- **ABOUT THIS EXERCISE**:
Should the word "rows" occur in a line of the records, copy that line.
# # # # # # #
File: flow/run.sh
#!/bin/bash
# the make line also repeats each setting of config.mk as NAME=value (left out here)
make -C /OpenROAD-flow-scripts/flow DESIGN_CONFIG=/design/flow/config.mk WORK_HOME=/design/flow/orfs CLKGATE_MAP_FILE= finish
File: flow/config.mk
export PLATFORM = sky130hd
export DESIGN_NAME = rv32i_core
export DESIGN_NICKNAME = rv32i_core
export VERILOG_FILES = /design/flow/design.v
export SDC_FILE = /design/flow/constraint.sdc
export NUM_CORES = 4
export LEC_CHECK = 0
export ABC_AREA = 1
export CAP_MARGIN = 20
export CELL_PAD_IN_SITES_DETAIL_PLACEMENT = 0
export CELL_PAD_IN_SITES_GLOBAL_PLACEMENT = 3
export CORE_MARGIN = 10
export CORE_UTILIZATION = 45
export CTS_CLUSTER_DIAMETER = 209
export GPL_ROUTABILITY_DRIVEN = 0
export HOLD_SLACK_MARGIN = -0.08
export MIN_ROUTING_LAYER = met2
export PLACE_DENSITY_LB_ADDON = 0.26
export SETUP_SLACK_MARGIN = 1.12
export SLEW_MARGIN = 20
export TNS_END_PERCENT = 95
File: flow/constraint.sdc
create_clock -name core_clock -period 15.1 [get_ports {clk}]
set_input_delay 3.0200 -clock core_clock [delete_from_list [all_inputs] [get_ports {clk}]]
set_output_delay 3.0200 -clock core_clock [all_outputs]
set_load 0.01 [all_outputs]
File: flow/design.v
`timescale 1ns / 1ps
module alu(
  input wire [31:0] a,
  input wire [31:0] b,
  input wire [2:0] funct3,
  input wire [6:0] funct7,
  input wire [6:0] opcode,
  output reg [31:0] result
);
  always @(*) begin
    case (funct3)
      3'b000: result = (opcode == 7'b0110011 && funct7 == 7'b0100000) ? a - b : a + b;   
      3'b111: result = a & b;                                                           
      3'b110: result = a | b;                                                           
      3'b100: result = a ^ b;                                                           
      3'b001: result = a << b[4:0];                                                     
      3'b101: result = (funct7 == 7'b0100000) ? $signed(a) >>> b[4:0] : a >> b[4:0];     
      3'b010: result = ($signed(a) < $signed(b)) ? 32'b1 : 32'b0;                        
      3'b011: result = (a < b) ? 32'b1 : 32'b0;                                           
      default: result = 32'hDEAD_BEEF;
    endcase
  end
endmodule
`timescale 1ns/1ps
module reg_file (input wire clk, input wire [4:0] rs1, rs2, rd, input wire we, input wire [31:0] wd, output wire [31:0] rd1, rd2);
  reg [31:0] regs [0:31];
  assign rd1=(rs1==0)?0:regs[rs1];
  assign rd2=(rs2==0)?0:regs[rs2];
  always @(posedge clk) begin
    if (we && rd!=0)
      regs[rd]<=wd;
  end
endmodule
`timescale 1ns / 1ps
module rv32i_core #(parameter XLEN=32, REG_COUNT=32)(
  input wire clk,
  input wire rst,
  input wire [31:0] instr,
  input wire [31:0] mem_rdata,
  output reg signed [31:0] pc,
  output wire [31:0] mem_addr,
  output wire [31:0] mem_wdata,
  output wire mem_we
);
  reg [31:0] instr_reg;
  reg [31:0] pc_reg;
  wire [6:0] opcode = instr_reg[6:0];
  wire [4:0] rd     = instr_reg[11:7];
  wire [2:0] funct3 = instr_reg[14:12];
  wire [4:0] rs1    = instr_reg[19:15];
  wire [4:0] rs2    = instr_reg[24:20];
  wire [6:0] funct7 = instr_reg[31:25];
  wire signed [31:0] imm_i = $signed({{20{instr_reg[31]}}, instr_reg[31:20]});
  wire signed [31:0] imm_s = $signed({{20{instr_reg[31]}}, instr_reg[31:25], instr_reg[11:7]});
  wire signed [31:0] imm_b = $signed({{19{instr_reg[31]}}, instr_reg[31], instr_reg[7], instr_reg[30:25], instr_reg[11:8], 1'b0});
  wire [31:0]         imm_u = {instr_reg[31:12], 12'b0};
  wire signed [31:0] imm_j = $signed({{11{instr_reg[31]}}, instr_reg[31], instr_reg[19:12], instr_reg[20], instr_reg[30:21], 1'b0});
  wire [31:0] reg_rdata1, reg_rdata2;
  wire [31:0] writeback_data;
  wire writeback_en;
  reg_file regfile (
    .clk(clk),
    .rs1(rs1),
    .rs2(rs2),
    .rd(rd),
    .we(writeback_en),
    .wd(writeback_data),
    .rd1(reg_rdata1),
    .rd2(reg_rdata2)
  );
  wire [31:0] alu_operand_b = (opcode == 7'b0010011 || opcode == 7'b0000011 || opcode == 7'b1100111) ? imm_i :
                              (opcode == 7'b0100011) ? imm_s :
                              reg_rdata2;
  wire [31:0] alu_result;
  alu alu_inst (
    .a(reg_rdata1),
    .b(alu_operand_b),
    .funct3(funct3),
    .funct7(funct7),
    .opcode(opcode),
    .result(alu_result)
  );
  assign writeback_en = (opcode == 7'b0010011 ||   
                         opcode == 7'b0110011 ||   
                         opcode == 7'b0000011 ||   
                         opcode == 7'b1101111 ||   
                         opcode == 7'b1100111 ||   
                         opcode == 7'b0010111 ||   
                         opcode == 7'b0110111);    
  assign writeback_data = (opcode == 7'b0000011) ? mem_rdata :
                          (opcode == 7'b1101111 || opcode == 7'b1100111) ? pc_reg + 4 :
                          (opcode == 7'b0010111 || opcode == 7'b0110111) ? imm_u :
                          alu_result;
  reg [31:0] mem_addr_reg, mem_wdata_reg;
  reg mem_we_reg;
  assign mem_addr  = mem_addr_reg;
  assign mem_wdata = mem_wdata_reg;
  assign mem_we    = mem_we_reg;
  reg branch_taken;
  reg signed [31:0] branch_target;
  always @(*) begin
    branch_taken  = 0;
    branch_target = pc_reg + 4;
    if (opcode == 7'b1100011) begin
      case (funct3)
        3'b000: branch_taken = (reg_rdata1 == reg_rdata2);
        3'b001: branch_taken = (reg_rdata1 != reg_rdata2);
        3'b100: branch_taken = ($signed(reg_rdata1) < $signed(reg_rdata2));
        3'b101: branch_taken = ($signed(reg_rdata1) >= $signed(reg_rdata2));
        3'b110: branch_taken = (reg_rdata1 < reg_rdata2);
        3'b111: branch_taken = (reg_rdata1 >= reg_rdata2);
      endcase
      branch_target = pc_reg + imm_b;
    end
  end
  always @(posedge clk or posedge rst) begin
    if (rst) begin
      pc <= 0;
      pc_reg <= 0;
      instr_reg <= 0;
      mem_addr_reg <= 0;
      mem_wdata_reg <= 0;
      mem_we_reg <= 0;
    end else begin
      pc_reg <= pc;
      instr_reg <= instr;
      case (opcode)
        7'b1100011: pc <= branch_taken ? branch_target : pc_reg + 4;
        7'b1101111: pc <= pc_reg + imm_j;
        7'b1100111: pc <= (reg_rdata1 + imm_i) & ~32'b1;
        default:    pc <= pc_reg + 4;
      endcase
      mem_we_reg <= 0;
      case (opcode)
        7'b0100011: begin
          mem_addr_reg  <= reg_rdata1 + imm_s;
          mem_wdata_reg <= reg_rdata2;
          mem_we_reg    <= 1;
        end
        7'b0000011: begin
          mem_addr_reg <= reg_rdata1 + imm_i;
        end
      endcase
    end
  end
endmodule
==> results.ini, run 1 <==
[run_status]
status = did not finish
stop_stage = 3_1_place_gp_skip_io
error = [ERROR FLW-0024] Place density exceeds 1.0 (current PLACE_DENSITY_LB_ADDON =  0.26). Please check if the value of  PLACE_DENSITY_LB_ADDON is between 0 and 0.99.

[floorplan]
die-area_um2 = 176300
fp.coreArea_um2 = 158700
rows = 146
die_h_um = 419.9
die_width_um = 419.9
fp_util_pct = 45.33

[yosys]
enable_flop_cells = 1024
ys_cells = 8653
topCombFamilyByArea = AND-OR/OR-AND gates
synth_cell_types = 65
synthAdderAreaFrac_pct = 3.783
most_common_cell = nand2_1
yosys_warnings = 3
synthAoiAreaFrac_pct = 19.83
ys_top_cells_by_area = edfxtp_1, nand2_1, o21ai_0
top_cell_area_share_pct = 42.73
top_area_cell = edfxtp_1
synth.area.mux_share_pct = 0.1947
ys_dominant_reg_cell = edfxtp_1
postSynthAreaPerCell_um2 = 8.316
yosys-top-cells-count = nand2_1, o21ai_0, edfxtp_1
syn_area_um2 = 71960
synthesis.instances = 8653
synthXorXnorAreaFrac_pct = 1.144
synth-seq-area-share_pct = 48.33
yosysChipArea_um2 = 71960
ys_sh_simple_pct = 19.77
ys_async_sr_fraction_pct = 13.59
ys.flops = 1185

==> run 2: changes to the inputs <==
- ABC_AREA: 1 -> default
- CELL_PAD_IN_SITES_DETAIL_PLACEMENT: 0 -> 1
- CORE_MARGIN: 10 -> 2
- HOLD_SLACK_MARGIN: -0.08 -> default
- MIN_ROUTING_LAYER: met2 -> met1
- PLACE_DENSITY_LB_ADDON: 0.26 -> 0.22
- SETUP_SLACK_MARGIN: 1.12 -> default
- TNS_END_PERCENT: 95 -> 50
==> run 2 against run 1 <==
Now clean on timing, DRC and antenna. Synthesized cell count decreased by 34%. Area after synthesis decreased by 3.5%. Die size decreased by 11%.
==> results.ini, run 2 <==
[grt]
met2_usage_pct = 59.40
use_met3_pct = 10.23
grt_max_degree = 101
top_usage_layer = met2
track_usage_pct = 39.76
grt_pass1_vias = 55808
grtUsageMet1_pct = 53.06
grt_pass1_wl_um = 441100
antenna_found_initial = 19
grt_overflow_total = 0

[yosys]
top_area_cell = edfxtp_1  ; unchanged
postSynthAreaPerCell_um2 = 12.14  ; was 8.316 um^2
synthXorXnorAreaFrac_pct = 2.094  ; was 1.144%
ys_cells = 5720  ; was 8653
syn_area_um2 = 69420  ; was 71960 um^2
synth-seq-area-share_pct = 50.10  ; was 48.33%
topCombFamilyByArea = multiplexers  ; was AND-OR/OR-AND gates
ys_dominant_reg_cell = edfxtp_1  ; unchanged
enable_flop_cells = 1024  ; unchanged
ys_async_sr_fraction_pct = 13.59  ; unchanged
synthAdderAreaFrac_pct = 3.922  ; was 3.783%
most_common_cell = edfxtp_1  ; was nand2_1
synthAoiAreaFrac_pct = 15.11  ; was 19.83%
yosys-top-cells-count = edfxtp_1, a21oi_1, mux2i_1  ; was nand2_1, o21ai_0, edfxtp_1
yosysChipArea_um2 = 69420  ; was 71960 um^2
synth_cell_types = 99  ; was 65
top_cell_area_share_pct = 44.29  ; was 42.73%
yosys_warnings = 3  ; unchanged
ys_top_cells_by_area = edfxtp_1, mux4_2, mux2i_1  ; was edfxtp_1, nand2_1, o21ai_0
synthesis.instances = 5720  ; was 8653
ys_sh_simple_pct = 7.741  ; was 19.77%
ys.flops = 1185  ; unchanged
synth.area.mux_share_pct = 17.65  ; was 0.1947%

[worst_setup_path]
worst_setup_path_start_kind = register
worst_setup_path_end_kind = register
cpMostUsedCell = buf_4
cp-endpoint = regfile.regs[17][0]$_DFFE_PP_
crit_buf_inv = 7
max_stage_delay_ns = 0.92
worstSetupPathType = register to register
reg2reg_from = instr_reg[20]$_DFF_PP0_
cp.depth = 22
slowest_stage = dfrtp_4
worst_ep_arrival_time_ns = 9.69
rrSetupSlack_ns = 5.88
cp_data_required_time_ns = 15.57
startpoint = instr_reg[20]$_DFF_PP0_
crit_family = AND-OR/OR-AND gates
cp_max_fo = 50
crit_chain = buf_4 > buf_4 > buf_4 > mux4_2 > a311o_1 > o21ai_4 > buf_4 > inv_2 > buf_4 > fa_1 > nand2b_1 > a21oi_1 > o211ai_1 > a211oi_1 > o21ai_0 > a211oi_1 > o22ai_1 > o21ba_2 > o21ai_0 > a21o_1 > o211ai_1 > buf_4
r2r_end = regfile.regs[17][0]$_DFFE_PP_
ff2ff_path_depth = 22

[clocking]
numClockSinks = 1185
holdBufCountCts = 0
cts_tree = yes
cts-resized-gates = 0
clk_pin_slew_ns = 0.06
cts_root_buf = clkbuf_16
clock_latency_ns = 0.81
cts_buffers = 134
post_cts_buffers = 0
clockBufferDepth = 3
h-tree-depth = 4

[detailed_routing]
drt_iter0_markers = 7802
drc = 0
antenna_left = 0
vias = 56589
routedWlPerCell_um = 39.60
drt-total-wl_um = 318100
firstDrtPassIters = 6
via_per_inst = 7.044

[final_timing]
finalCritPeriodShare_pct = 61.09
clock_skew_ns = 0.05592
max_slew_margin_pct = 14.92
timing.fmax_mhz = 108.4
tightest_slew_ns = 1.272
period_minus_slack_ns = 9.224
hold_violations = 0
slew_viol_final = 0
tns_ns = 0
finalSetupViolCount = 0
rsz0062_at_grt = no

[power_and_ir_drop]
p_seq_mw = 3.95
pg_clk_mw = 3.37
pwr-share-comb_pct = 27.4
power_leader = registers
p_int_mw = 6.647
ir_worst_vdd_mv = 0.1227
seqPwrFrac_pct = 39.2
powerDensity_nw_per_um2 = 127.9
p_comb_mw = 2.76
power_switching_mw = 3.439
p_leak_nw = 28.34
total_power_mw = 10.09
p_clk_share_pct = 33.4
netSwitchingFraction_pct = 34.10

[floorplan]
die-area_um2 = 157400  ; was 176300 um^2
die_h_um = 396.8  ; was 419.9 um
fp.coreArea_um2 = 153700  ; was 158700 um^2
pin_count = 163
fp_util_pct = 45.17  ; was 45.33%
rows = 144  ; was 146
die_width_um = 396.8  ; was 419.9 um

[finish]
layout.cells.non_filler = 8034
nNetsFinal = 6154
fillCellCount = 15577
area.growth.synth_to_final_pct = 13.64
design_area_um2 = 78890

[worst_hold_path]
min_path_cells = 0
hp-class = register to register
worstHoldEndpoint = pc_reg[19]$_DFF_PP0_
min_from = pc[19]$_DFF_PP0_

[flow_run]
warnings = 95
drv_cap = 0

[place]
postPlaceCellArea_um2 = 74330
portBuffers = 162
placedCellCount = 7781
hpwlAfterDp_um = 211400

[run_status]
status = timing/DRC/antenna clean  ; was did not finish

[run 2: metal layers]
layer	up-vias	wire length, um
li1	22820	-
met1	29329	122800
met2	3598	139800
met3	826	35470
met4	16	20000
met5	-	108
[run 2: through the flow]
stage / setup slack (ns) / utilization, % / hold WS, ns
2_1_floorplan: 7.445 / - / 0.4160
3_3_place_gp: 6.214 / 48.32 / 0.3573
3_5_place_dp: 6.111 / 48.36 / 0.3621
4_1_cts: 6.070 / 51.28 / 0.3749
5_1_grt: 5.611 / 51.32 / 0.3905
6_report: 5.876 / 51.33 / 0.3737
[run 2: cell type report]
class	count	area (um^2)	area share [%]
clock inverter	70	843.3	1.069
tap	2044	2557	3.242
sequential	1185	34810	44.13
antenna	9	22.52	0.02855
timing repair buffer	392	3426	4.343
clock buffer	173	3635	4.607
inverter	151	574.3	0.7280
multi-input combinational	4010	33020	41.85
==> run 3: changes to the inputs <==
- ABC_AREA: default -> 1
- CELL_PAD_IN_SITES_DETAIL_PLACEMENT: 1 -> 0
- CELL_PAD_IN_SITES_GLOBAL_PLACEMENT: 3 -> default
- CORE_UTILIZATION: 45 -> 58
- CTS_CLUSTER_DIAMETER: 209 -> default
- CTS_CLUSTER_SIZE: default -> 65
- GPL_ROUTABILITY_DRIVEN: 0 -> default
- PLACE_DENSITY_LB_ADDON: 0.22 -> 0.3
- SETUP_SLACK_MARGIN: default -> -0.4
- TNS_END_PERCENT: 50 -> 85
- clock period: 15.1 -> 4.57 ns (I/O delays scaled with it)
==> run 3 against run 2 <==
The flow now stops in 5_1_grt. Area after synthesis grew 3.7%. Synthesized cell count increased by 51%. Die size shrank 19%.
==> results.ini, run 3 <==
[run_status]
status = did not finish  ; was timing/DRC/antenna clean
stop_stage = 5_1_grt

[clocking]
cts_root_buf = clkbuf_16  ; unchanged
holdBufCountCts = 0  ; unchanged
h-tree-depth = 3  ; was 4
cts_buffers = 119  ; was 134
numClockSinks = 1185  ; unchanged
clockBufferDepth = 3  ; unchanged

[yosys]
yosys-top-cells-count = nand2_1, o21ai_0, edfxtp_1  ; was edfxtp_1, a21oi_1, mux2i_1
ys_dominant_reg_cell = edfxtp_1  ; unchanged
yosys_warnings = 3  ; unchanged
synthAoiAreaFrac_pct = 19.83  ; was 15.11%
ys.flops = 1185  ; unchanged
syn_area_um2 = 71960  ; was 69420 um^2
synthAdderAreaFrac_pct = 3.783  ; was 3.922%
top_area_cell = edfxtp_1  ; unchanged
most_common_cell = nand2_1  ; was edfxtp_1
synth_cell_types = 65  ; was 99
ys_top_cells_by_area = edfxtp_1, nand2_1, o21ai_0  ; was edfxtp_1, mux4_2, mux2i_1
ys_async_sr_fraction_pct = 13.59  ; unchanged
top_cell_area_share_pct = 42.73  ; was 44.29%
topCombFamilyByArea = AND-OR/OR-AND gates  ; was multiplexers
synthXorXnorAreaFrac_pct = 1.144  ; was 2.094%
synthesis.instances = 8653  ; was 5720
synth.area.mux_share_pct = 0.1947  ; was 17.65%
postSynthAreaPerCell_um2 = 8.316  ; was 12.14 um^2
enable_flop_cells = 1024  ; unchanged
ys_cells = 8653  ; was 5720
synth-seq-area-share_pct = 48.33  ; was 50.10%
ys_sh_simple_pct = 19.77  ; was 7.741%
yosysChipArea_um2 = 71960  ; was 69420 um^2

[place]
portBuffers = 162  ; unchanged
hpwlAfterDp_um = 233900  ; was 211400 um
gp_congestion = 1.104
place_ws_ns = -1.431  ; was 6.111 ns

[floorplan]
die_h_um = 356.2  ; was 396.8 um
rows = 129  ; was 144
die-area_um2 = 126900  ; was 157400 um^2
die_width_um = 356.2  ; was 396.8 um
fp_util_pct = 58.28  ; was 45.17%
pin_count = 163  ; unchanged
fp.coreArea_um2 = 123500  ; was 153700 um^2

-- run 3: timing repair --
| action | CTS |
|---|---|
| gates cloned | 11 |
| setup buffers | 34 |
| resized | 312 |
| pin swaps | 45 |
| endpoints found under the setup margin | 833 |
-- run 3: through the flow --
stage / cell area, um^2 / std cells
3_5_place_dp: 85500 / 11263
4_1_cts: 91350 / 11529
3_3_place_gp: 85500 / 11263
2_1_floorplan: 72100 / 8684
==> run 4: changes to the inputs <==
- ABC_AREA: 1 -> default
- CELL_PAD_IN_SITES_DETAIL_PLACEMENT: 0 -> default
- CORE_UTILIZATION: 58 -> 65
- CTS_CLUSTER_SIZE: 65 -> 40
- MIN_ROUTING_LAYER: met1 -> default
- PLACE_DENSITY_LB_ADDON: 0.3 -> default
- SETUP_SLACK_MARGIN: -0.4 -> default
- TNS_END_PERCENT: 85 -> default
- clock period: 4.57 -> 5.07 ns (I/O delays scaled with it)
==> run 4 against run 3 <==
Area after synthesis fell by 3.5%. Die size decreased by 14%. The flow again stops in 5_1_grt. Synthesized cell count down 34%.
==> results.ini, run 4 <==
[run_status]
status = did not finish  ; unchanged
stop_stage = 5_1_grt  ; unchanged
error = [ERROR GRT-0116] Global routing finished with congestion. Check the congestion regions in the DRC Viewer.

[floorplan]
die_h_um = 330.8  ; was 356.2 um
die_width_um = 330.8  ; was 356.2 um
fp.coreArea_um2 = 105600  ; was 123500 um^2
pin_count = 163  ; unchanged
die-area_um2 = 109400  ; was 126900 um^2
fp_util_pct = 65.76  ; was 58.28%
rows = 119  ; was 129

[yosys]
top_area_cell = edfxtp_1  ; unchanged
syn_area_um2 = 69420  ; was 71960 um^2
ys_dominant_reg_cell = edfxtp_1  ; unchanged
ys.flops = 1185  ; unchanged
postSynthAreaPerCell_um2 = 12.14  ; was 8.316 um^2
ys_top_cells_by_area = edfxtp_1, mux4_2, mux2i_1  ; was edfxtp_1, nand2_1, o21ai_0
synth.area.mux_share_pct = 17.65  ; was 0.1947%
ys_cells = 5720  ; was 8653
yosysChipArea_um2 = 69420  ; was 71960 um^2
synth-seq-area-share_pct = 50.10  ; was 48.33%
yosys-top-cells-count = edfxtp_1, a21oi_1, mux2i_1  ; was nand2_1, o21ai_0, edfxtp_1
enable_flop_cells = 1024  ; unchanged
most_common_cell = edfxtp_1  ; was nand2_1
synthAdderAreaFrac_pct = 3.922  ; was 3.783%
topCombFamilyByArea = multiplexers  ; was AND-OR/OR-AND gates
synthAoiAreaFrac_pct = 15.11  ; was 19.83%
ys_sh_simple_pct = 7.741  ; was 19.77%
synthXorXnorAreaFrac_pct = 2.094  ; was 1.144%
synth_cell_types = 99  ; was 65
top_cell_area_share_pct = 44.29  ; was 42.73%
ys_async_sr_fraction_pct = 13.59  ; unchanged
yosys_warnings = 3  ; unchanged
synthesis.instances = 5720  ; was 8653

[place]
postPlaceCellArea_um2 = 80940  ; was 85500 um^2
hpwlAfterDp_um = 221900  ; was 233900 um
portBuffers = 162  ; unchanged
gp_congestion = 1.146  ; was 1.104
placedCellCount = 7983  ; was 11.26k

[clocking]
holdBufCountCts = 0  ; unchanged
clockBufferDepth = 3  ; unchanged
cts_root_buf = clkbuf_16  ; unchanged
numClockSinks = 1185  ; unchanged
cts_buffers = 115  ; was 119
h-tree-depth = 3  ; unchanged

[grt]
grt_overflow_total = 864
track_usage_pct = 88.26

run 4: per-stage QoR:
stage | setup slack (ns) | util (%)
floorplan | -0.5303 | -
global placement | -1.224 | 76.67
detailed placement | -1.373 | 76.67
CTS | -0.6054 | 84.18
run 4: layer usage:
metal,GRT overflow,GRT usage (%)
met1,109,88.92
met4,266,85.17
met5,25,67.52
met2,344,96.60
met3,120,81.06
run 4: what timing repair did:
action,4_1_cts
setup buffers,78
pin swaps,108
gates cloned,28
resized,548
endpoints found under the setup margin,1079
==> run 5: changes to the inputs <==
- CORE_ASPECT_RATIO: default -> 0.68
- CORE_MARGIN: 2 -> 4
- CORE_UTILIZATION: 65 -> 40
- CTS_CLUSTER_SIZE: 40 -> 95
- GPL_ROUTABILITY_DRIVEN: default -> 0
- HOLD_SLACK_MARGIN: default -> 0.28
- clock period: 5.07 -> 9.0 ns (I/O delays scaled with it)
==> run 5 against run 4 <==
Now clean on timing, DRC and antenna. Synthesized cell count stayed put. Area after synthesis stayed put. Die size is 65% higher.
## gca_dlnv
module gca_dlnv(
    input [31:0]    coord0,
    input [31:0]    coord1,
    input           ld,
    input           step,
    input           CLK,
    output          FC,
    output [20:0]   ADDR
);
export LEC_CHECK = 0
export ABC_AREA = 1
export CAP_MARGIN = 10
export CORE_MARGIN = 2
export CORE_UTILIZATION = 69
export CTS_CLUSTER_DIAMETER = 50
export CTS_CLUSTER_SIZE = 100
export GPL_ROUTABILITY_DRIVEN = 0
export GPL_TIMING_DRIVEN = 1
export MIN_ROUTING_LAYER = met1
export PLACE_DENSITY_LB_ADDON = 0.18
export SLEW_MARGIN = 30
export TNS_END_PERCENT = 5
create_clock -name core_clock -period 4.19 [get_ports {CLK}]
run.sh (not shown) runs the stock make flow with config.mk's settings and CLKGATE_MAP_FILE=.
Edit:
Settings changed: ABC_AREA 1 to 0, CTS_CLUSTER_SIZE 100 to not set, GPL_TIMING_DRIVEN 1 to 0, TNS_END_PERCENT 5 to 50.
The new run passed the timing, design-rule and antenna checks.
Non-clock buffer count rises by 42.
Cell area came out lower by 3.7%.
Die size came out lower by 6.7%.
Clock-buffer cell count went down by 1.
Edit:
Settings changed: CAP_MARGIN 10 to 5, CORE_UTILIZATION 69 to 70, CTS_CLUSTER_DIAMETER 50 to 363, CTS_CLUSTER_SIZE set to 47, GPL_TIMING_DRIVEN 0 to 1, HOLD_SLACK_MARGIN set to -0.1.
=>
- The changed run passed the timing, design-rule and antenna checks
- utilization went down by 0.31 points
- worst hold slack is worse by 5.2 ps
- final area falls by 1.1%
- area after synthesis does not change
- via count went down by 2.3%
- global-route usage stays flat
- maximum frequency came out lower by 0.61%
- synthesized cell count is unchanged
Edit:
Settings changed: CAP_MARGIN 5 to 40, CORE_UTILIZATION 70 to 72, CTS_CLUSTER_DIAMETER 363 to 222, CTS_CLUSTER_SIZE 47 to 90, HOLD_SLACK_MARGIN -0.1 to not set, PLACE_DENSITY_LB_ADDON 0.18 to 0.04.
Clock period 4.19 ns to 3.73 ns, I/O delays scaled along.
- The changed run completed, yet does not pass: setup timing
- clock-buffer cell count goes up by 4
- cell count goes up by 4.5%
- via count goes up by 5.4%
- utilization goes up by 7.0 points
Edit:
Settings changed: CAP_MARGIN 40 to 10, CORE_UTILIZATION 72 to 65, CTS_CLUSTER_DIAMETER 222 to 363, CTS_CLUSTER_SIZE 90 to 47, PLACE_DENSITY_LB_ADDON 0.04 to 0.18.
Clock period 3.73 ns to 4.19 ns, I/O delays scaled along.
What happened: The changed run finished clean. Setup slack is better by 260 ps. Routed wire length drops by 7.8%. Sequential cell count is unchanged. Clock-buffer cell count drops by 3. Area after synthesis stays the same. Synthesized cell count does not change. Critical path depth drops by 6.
# # # # # # #
- **RESPONSE AREA**:
rows = 146
rows = 144  ; was 146
rows = 129  ; was 144
rows = 119  ; was 129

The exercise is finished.